Danny is online weekly to chat live with readers. Here’s an edited transcript of this week’s chat.
Q. Fake diamond: My friend “Bea” recently got engaged to a nice man who got her a honker of an engagement ring. She fell recently, and when her hand hit a lamppost on the way down, the diamond broke. Although I know diamonds can be damaged, the darn thing shattered like a car window. Because of this, a few of her friends, myself included, now think it was fake. He’s since got her a larger replacement “diamond.” One of our friends thinks we should say something to Bea—I’m of the mind to leave it well enough alone. Maybe she knows and decided on that over a smaller stone? The value of diamonds is a product of aggressive marketing anyway. And Bea has a history of treating all facets of dating like a competition—whose man is the most attractive? Most successful? Has the best marathon sex?—so it’s possible he felt what was within his means would not satisfy her, but that seems a little ridiculous. My friend says telling Bea would save her humiliation down the road or prevent her from going into a marriage with the wool over her eyes. It’s not like he’s cheating—it’s just jewelry. Do we really have to?

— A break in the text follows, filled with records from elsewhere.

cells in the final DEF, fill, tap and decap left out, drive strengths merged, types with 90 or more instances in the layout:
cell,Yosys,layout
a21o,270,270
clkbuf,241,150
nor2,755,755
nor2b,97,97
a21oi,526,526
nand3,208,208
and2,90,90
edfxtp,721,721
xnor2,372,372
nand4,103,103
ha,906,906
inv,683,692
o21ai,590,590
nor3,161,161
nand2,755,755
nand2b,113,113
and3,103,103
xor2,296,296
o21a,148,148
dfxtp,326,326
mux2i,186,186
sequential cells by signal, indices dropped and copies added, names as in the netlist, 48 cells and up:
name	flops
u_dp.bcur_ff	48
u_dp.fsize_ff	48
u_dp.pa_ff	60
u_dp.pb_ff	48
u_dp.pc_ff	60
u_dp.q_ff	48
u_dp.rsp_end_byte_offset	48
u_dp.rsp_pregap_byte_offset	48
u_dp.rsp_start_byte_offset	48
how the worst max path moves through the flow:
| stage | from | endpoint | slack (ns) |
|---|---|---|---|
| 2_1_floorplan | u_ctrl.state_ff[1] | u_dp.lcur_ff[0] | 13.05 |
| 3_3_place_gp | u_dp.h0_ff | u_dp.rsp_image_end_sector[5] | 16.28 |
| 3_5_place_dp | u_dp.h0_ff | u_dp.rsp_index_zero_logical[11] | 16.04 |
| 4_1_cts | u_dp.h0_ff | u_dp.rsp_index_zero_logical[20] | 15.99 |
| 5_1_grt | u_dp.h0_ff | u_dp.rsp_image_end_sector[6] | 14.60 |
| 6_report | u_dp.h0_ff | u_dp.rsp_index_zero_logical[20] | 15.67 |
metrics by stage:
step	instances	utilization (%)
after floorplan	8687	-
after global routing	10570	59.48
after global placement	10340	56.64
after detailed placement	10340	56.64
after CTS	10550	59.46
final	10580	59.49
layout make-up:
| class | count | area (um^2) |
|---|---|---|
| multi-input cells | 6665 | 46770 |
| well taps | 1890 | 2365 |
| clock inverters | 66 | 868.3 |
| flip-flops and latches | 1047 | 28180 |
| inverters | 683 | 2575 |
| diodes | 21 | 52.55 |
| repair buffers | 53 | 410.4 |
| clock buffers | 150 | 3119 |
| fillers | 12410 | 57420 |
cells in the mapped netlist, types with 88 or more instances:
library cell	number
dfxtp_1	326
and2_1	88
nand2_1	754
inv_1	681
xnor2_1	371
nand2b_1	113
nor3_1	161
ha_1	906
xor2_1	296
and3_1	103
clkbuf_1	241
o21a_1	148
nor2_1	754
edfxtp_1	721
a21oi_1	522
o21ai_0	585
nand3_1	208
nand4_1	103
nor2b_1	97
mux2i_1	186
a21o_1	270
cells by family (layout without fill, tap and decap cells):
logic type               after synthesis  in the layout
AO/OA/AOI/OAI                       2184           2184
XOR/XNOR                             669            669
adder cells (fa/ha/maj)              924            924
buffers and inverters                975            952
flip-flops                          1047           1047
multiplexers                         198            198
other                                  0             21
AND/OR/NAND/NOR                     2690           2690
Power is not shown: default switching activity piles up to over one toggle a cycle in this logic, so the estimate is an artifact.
File: src/rtl/vsync_field_period_calc_core_assert.svh
// Assertion macros shared by the vsync field period calculator RTL.
`ifndef VSYNC_FIELD_PERIOD_CALC_CORE_ASSERT_SVH
`define VSYNC_FIELD_PERIOD_CALC_CORE_ASSERT_SVH
`ifndef SYNTHESIS
`define VFPC_ASSERT_SAME(lbl, ante, cons) \
	lbl: assert property (@(posedge clk) disable iff (!arst_n) (ante) |-> (cons)) \
		else $error("vfpc assertion failed");
`define VFPC_ASSERT_NEXT(lbl, ante, cons) \
	lbl: assert property (@(posedge clk) disable iff (!arst_n) (ante) |=> (cons)) \
		else $error("vfpc assertion failed");
`else
`define VFPC_ASSERT_SAME(lbl, ante, cons)
`define VFPC_ASSERT_NEXT(lbl, ante, cons)
`endif
`endif

File: src/rtl/vfpc_pkg.sv
// Types and constants of the vsync field period calculator.
package vfpc_pkg;

	localparam int NUM_CHANNELS_DEF = 6;
	localparam int TICK_HZ_DEF      = 27000000;

	localparam int CH_W      = 3;
	localparam int CNT_W     = 32;
	localparam int SHIFT_W   = 16;
	localparam int SHIFT_REGS = 6;
	localparam int DVD_W     = 64;
	localparam int DIV_STEPS = DVD_W;
	localparam int STEP_W    = $clog2(DIV_STEPS);

	localparam int CFG_IDX_W  = 3;
	localparam int CFG_DATA_W = SHIFT_W;

	localparam logic [CFG_IDX_W-1:0] REG_DOUBLE_RATE   = 3'd0;
	localparam logic [CFG_IDX_W-1:0] REG_PHASE_FIRST   = 3'd1;
	localparam logic [CFG_IDX_W-1:0] REG_PHASE_LAST    = 3'd6;

	typedef struct packed {
		logic [CH_W-1:0]  channel;
		logic [CNT_W-1:0] rate_num;
		logic [CNT_W-1:0] rate_den;
		logic             interlaced;
	} vfpc_in_t;

	typedef struct packed {
		logic             ok;
		logic [CH_W-1:0]  out_channel;
		logic [CNT_W-1:0] first_field_count;
		logic [CNT_W-1:0] second_field_count;
		logic             field_select;
		logic             scan_changed;
	} vfpc_out_t;

	typedef struct packed {
		logic busy;
		logic done;
	} vfpc_div_stat_t;

endpackage

File: src/rtl/vfpc_if.sv
// Valid/ready stream interfaces for requests and results.
interface vfpc_in_if;
	logic               valid;
	logic               ready;
	vfpc_pkg::vfpc_in_t payload;

	modport source (output valid, output payload, input ready);
	modport sink (input valid, input payload, output ready);
endinterface

interface vfpc_out_if;
	logic                valid;
	logic                ready;
	vfpc_pkg::vfpc_out_t payload;

	modport source (output valid, output payload, input ready);
	modport sink (input valid, input payload, output ready);
endinterface

File: src/rtl/vfpc_div.sv
// Bit-serial restoring divider: 64-bit dividend by 32-bit divisor, low 32 quotient bits.
module vfpc_div (
	input  logic                               clk,
	input  logic                               arst_n,
	input  logic                               start,
	input  logic [vfpc_pkg::DVD_W-1:0]         dividend,
	input  logic [vfpc_pkg::CNT_W-1:0]         divisor,
	output logic [vfpc_pkg::CNT_W-1:0]         quotient,
	output vfpc_pkg::vfpc_div_stat_t           stat
);
	logic                          busy_q;
	logic                          done_q;
	logic [vfpc_pkg::STEP_W-1:0]   step_q;
	logic [vfpc_pkg::DVD_W-1:0]    dvd_q;
	logic [vfpc_pkg::CNT_W-1:0]    dsr_q;
	logic [vfpc_pkg::CNT_W-1:0]    rem_q;
	logic [vfpc_pkg::CNT_W-1:0]    quo_q;
	logic [vfpc_pkg::CNT_W:0]      rem_sh;
	logic [vfpc_pkg::CNT_W:0]      rem_sub;
	logic                          fits;
	logic                          last_step;

	// The partial remainder stays below the divisor, so 33 bits hold the shifted value.
	always_comb begin
		rem_sh  = {rem_q, dvd_q[vfpc_pkg::DVD_W-1]};
		rem_sub = rem_sh - {1'b0, dsr_q};
		fits    = rem_sh >= {1'b0, dsr_q};
	end

	assign last_step = (step_q == vfpc_pkg::STEP_W'(vfpc_pkg::DIV_STEPS - 1));

	always_ff @(posedge clk or negedge arst_n) begin
		if (!arst_n) begin
			busy_q <= 1'b0;
			done_q <= 1'b0;
			step_q <= '0;
		end else begin
			done_q <= !start && busy_q && last_step;
			if (start) begin
				busy_q <= 1'b1;
				step_q <= '0;
			end else if (busy_q) begin
				step_q <= step_q + 1'b1;
				if (last_step) begin
					busy_q <= 1'b0;
				end
			end
		end
	end

	always_ff @(posedge clk) begin
		if (start) begin
			dvd_q <= dividend;
			dsr_q <= divisor;
			rem_q <= '0;
			quo_q <= '0;
		end else if (busy_q) begin
			dvd_q <= {dvd_q[vfpc_pkg::DVD_W-2:0], 1'b0};
			rem_q <= fits ? rem_sub[vfpc_pkg::CNT_W-1:0] : rem_sh[vfpc_pkg::CNT_W-1:0];
			quo_q <= {quo_q[vfpc_pkg::CNT_W-2:0], fits};
		end
	end

	assign quotient  = quo_q;
	assign stat.busy = busy_q;
	assign stat.done = done_q;
endmodule

File: src/rtl/vfpc_cfg_regs.sv
// Configuration registers: double-rate flag and per-channel phase shifts.
module vfpc_cfg_regs (
	input  logic                                 clk,
	input  logic                                 arst_n,
	input  logic                                 cfg_we,
	input  logic [vfpc_pkg::CFG_IDX_W-1:0]       cfg_index,
	input  logic [vfpc_pkg::CFG_DATA_W-1:0]      cfg_data,
	input  logic [vfpc_pkg::CH_W-1:0]            rd_channel,
	output logic                                 double_rate,
	output logic signed [vfpc_pkg::SHIFT_W-1:0]  phase_shift
);
	logic                                double_rate_q;
	logic signed [vfpc_pkg::SHIFT_W-1:0] phase_q [vfpc_pkg::SHIFT_REGS];
	logic [vfpc_pkg::CFG_IDX_W-1:0]      slot;

	assign slot = cfg_index - vfpc_pkg::REG_PHASE_FIRST;

	always_ff @(posedge clk or negedge arst_n) begin
		if (!arst_n) begin
			double_rate_q <= 1'b0;
			for (int i = 0; i < vfpc_pkg::SHIFT_REGS; i++) begin
				phase_q[i] <= '0;
			end
		end else if (cfg_we) begin
			if (cfg_index == vfpc_pkg::REG_DOUBLE_RATE) begin
				double_rate_q <= cfg_data[0];
			end else if (cfg_index >= vfpc_pkg::REG_PHASE_FIRST &&
					cfg_index <= vfpc_pkg::REG_PHASE_LAST) begin
				phase_q[slot] <= cfg_data;
			end
		end
	end

	// Channels without a shift register of their own see no offset.
	always_comb begin
		if (32'(rd_channel) < vfpc_pkg::SHIFT_REGS) begin
			phase_shift = phase_q[rd_channel];
		end else begin
			phase_shift = '0;
		end
	end

	assign double_rate = double_rate_q;
endmodule

File: src/rtl/vsync_field_period_calc_core.sv
// Top level: sequencer around the serial divider, scan-type state and result register.
//
//   channel  direction  accepted when
//   req      in         req.valid && req.ready
//   rsp      out        rsp.valid && rsp.ready
//   cfg      in         cfg_we (index cfg_index, data cfg_data)
//
// A valid request is taken; then the product is loaded into the divider, the divider
// runs its 64 steps (one quotient bit a cycle), the quotient is picked up and the fields
// are finished. req.ready is high only while idle, so a new request is taken only when
// the last is through; a rejected request skips the divider and goes straight to the
// finishing step. A finished result waits while the output register is full, which
// keeps req.ready low; a result that sits in the register does not block a new request.
// arst_n clears control state and sets every channel's scan type to interlaced.
module vsync_field_period_calc_core #(
	parameter int NUM_CHANNELS = vfpc_pkg::NUM_CHANNELS_DEF,
	parameter int TICK_HZ      = vfpc_pkg::TICK_HZ_DEF
) (
	input  logic                              clk,
	input  logic                              arst_n,
	vfpc_in_if.sink                           req,
	vfpc_out_if.source                        rsp,
	input  logic                              cfg_we,
	input  logic [vfpc_pkg::CFG_IDX_W-1:0]    cfg_index,
	input  logic [vfpc_pkg::CFG_DATA_W-1:0]   cfg_data
);
	`include "vsync_field_period_calc_core_assert.svh"

	localparam int CH_IDX_W = (NUM_CHANNELS > 1) ? $clog2(NUM_CHANNELS) : 1;

	typedef enum logic [2:0] {
		ST_IDLE,
		ST_LOAD,
		ST_DIV,
		ST_FIN
	} state_t;

	state_t                          state_q;
	logic [vfpc_pkg::CH_W-1:0]       ch_q;
	logic [vfpc_pkg::CNT_W-1:0]      num_q;
	logic [vfpc_pkg::CNT_W-1:0]      den_q;
	logic                            intl_q;
	logic                            bad_q;
	logic [vfpc_pkg::CNT_W-1:0]      quo_q;
	logic [NUM_CHANNELS-1:0]         scan_q;
	logic                            rsp_valid_q;
	vfpc_pkg::vfpc_out_t             rsp_data_q;

	logic                            req_take;
	logic                            req_bad;
	logic                            div_start;
	logic [vfpc_pkg::DVD_W-1:0]      product;
	logic [vfpc_pkg::CNT_W-1:0]      div_quo;
	vfpc_pkg::vfpc_div_stat_t        div_stat;
	logic                            double_rate;
	logic signed [vfpc_pkg::SHIFT_W-1:0] phase_shift;
	logic [vfpc_pkg::CNT_W-1:0]      period_sum;
	logic [vfpc_pkg::CNT_W-1:0]      period;
	logic [vfpc_pkg::CNT_W-1:0]      first_cnt;
	logic [vfpc_pkg::CNT_W-1:0]      second_cnt;
	logic                            stored_scan;
	logic                            out_free;
	logic                            out_load;
	vfpc_pkg::vfpc_out_t             result;

	assign req.ready = (state_q == ST_IDLE);
	assign req_take  = req.valid && req.ready;
	assign req_bad   = (32'(req.payload.channel) >= NUM_CHANNELS) ||
		(req.payload.rate_num == '0) || (req.payload.rate_den == '0);

	// The product register is the divider's own dividend register.
	assign div_start = (state_q == ST_LOAD);
	assign product   = 64'(den_q) * 64'(TICK_HZ);

	vfpc_div u_div (
		.clk      (clk),
		.arst_n   (arst_n),
		.start    (div_start),
		.dividend (product),
		.divisor  (num_q),
		.quotient (div_quo),
		.stat     (div_stat)
	);

	vfpc_cfg_regs u_cfg (
		.clk         (clk),
		.arst_n      (arst_n),
		.cfg_we      (cfg_we),
		.cfg_index   (cfg_index),
		.cfg_data    (cfg_data),
		.rd_channel  (ch_q),
		.double_rate (double_rate),
		.phase_shift (phase_shift)
	);

	always_comb begin
		period_sum = quo_q + {{(vfpc_pkg::CNT_W - vfpc_pkg::SHIFT_W){phase_shift[vfpc_pkg::SHIFT_W-1]}},
			phase_shift};
		period     = double_rate ? (period_sum >> 1) : period_sum;
		first_cnt  = period >> 1;
		second_cnt = first_cnt + vfpc_pkg::CNT_W'(period[0]);
		stored_scan = scan_q[ch_q[CH_IDX_W-1:0]];

		result.out_channel = ch_q;
		if (bad_q) begin
			result.ok                 = 1'b0;
			result.first_field_count  = '0;
			result.second_field_count = '0;
			result.field_select       = 1'b0;
			result.scan_changed       = 1'b0;
		end else begin
			result.ok                 = 1'b1;
			result.first_field_count  = first_cnt;
			result.second_field_count = second_cnt;
			result.field_select       = intl_q;
			result.scan_changed       = intl_q != stored_scan;
		end
	end

	assign out_free = !rsp_valid_q || rsp.ready;
	assign out_load = (state_q == ST_FIN) && out_free;

	always_ff @(posedge clk or negedge arst_n) begin
		if (!arst_n) begin
			state_q     <= ST_IDLE;
			rsp_valid_q <= 1'b0;
			scan_q      <= '1;
		end else begin
			rsp_valid_q <= out_load || (rsp_valid_q && !rsp.ready);
			unique case (state_q)
				ST_IDLE: begin
					if (req_take) begin
						state_q <= req_bad ? ST_FIN : ST_LOAD;
					end
				end
				ST_LOAD: begin
					state_q <= ST_DIV;
				end
				ST_DIV: begin
					if (div_stat.done) begin
						state_q <= ST_FIN;
					end
				end
				ST_FIN: begin
					if (out_free) begin
						state_q <= ST_IDLE;
						if (!bad_q) begin
							scan_q[ch_q[CH_IDX_W-1:0]] <= intl_q;
						end
					end
				end
				default: begin
					state_q <= ST_IDLE;
				end
			endcase
		end
	end

	always_ff @(posedge clk) begin
		if (req_take) begin
			ch_q   <= req.payload.channel;
			num_q  <= req.payload.rate_num;
			den_q  <= req.payload.rate_den;
			intl_q <= req.payload.interlaced;
			bad_q  <= req_bad;
		end
		if (div_stat.done) begin
			quo_q <= div_quo;
		end
		if (out_load) begin
			rsp_data_q <= result;
		end
	end

	assign rsp.valid   = rsp_valid_q;
	assign rsp.payload = rsp_data_q;

	`VFPC_ASSERT_NEXT(a_busy_after_take, req_take, !req.ready)
	`VFPC_ASSERT_SAME(a_div_start_idle, div_start, !div_stat.busy)
	`VFPC_ASSERT_SAME(a_done_in_div, div_stat.done, state_q == ST_DIV)
	`VFPC_ASSERT_SAME(a_reject_zero, rsp.valid && !rsp.payload.ok,
		rsp.payload.first_field_count == '0 && rsp.payload.second_field_count == '0 &&
		!rsp.payload.scan_changed)
endmodule
File: src/flat_wrapper.sv
// flat-port wrapper written by rule: the top's interface ports become plain ports
module vsync_field_period_calc_core_flat 
#(
	parameter int NUM_CHANNELS = vfpc_pkg::NUM_CHANNELS_DEF,
	parameter int TICK_HZ      = vfpc_pkg::TICK_HZ_DEF
)
  (clk, arst_n, cfg_we, cfg_index, cfg_data, req_valid, req_payload, req_ready, rsp_valid, rsp_payload, rsp_ready);
  vfpc_in_if req_i ();
  vfpc_out_if rsp_i ();
  input  logic clk;
  input  logic arst_n;
  input  logic cfg_we;
  input  logic [vfpc_pkg::CFG_IDX_W-1:0] cfg_index;
  input  logic [vfpc_pkg::CFG_DATA_W-1:0] cfg_data;
  input wire logic [$bits(req_i.valid)-1:0] req_valid;
  input wire logic [$bits(req_i.payload)-1:0] req_payload;
  output wire logic [$bits(req_i.ready)-1:0] req_ready;
  output wire logic [$bits(rsp_i.valid)-1:0] rsp_valid;
  output wire logic [$bits(rsp_i.payload)-1:0] rsp_payload;
  input wire logic [$bits(rsp_i.ready)-1:0] rsp_ready;
  assign req_i.valid = req_valid;
  assign req_i.payload = req_payload;
  assign req_ready = req_i.ready;
  assign rsp_valid = rsp_i.valid;
  assign rsp_payload = rsp_i.payload;
  assign rsp_i.ready = rsp_ready;
  vsync_field_period_calc_core #(.NUM_CHANNELS(NUM_CHANNELS), .TICK_HZ(TICK_HZ)) u_core (.clk(clk), .arst_n(arst_n), .req(req_i), .rsp(rsp_i), .cfg_we(cfg_we), .cfg_index(cfg_index), .cfg_data(cfg_data));
endmodule
File: config.mk
export PLATFORM = sky130hd
export DESIGN_NAME = vsync_field_period_calc_core_flat
export DESIGN_NICKNAME = d
export VERILOG_FILES = /design/src/rtl/vfpc_pkg.sv /design/src/rtl/vfpc_if.sv /design/src/rtl/vfpc_div.sv /design/src/rtl/vfpc_cfg_regs.sv /design/src/rtl/vsync_field_period_calc_core.sv /design/src/flat_wrapper.sv
export VERILOG_INCLUDE_DIRS = /design/src /design/src/rtl
export SDC_FILE = /design/constraint.sdc
export NUM_CORES = 2
export LEC_CHECK = 0
export ABC_AREA = 1
export BUFFER_PORTS_ARGS = -buffer_cell sky130_fd_sc_hd__buf_4
export CAP_MARGIN = 40
export CORE_MARGIN = 2
export CORE_UTILIZATION = 31
export CTS_BUF_LIST = sky130_fd_sc_hd__clkbuf_4 sky130_fd_sc_hd__clkbuf_8
export DETAILED_ROUTE_END_ITERATION = 7
export GPL_ROUTABILITY_DRIVEN = 0
export HOLD_SLACK_MARGIN = 0.1
export PLACE_DENSITY = 0.42
export SETUP_SLACK_MARGIN = 0.05
export SLEW_MARGIN = 10
export SYNTH_ARGS = -nofsm -noshare
export SYNTH_HDL_FRONTEND = slang
export SYNTH_SLANG_ARGS = --single-unit
export TNS_END_PERCENT = 1
File: constraint.sdc
create_clock -name clk -period 18 [get_ports clk]
set_input_delay 0 -clock clk [delete_from_list [all_inputs] [get_ports clk]]
set_output_delay 0 -clock clk [all_outputs]
set_load 0.01 [all_outputs]
After elaboration in Yosys (flattened, before gate mapping)
Index checks and enable logic that the tools add are counted.
{"block": "totals", "ff_bits": 440, "inputBits": 92, "out_inout_bits": 72}
{"block": "classes", "add_sub_neg": 5, "multipliers": 1, "magnitude_cmp": 10, "n_eq_ne": 8, "n_mux": 27, "bitwise_logic": 4, "n_reduce_logical": 24}
{"operator": "$mux 57", "n": 2}
{"operator": "$bwmux 96", "n": 1}
{"operator": "$logic_not 32->1", "n": 2}
{"operator": "$mux 16", "n": 4}
{"operator": "$mux 32", "n": 2}
{"operator": "$mul 32x19->51 const B", "n": 1}
{"operator": "$bmux 16 s3", "n": 1}
{"operator": "$demux 16 s3", "n": 1}
{"operator": "$ge 33x32->1", "n": 1}
{"operator": "$add 31x1->32", "n": 1}
{"operator": "$add 32x32->32", "n": 1}
{"operator": "$sub 32x32->32", "n": 1}
{"operator": "$mux 6", "n": 2}
{"operator": "$pmux 3 s4", "n": 1}
{"operator": "$mux 3", "n": 3}
{"operator": "$reduce_and 3->1", "n": 3}
{"operator": "$ge 4x4->1 const B", "n": 2}
{"operator": "$logic_and 1x1->1", "n": 8}
{"operator": "$not 3->4", "n": 2}
{"operator": "$add 6x1->6 const B", "n": 1}
{"operator": "$bwmux 6", "n": 1}
{"operator": "$eq 3x2->1 const B", "n": 2}
{"operator": "$eq 6x6->1 const B", "n": 1}
{"operator": "$ge 3x1->1 const B", "n": 2}
{"operator": "other kinds (20)", "n": 33}

Depth between registers and ports, before layout
{"block": "logic_depth", "depth_word": 8, "depth_mapped": 29, "depth_no_buf": 29}

Cells and area by module
From an unflattened synthesis, not the netlist that was laid out.
{"block": "hier_totals", "hier_cells": 4589, "hier_area_um2": 37293.3}
{"mod": "vsync_field_period_calc_core", "instances": 1, "cells_per_inst": 2687, "area_each_um2": 23037.1, "seq_area_each_um2": 5337.6}
{"mod": "vfpc_div", "instances": 1, "cells_per_inst": 1225, "area_each_um2": 9145.0, "seq_area_each_um2": 4364.2}
{"mod": "vfpc_cfg_regs", "instances": 1, "cells_per_inst": 677, "area_each_um2": 5111.2, "seq_area_each_um2": 2427.3}

Least setup slack after synthesis
OpenSTA, ideal clock, no wires.
{"block": "synth_timing", "path_kind": "reg-to-reg", "startpoint": "reg u_core.den_q[11] (netlist name)", "endpoint": "reg u_core.u_div.dvd_q[45] (netlist name), data pin", "setup_ps": 267, "arrival_time_ps": 5368, "required_time_ps": 17733, "setup_slack_ps": 12365, "path_stages_with_launch": 21, "path_buffers": 0, "path_cell_list": "edfxtp_1 -> inv_1 -> fa_1 -> fa_1 -> fa_1 -> inv_1 -> fa_1 -> fa_1 -> inv_1 -> fa_1 -> inv_1 -> ha_1 -> a21oi_1 -> o21ai_0 -> inv_1 -> o21ai_0 -> nor3_1 -> o21ai_0 -> a21oi_1 -> xor2_1 -> o21ai_0"}
{"block": "synth_between", "elab_chain_len": 2}
{"item": "from (decl)", "line": "vsync_field_period_calc_core.sv:41", "source": "logic [vfpc_pkg::CNT_W-1:0] den_q;"}
{"item": "from (signal assigned)", "line": "vsync_field_period_calc_core.sv:163", "source": "den_q <= req.payload.rate_den;"}
{"item": "$mul 32x19->51", "line": "vsync_field_period_calc_core.sv:73", "source": "assign product = 64'(den_q) * 64'(TICK_HZ);"}
{"item": "$mux 57", "line": "vfpc_div.sv:52", "source": "if (start) begin"}
{"item": "to (signal assigned)", "line": "vfpc_div.sv:53", "source": "dvd_q <= dividend;"}
{"item": "to (signal assigned)", "line": "vfpc_div.sv:58", "source": "dvd_q <= {dvd_q[vfpc_pkg::DVD_W-2:0], 1'b0};"}
{"item": "to (decl)", "line": "vfpc_div.sv:14", "source": "logic [vfpc_pkg::DVD_W-1:0] dvd_q;"}
Every way passes these cells.
A chain may end at the register's enable or synchronous reset.

Worst setup path after layout
{"block": "layout_timing", "startpoint": "reg u_core.den_q[19] (netlist name)", "endpoint": "reg u_core.u_div.dvd_q[51] (netlist name), data pin"}
Same word-level chain as after synthesis.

A: Please do not say anything to Bea! It’s weird and condescending and totally inappropriate to assume that she was hoodwinked into thinking she’s got a “real” diamond and didn’t realize that diamonds are harder than lampposts. You are totally right to flinch at the prospect of sitting your friend down and saying: “Sweetie, I’m so sorry to have to tell you this, but your man is a fraud—he couldn’t even get you a real diamond. Don’t marry him.” Maybe she’s been telling everyone it’s a diamond because she’s self-conscious; surely a little vanity can be forgiven in a good friend. Maybe she hasn’t told anyone it’s a diamond at all because she’s perfectly aware of the properties of cubic zirconia! But Bea hasn’t expressed any concerns, and her ring isn’t hurting anyone. Obviously it wasn’t a real diamond. But so what? It’s a nice, big, shiny ring. Tell whatever friends of yours who think this is a good idea that it’s better to leave it well enough alone and focus on their own jewelry.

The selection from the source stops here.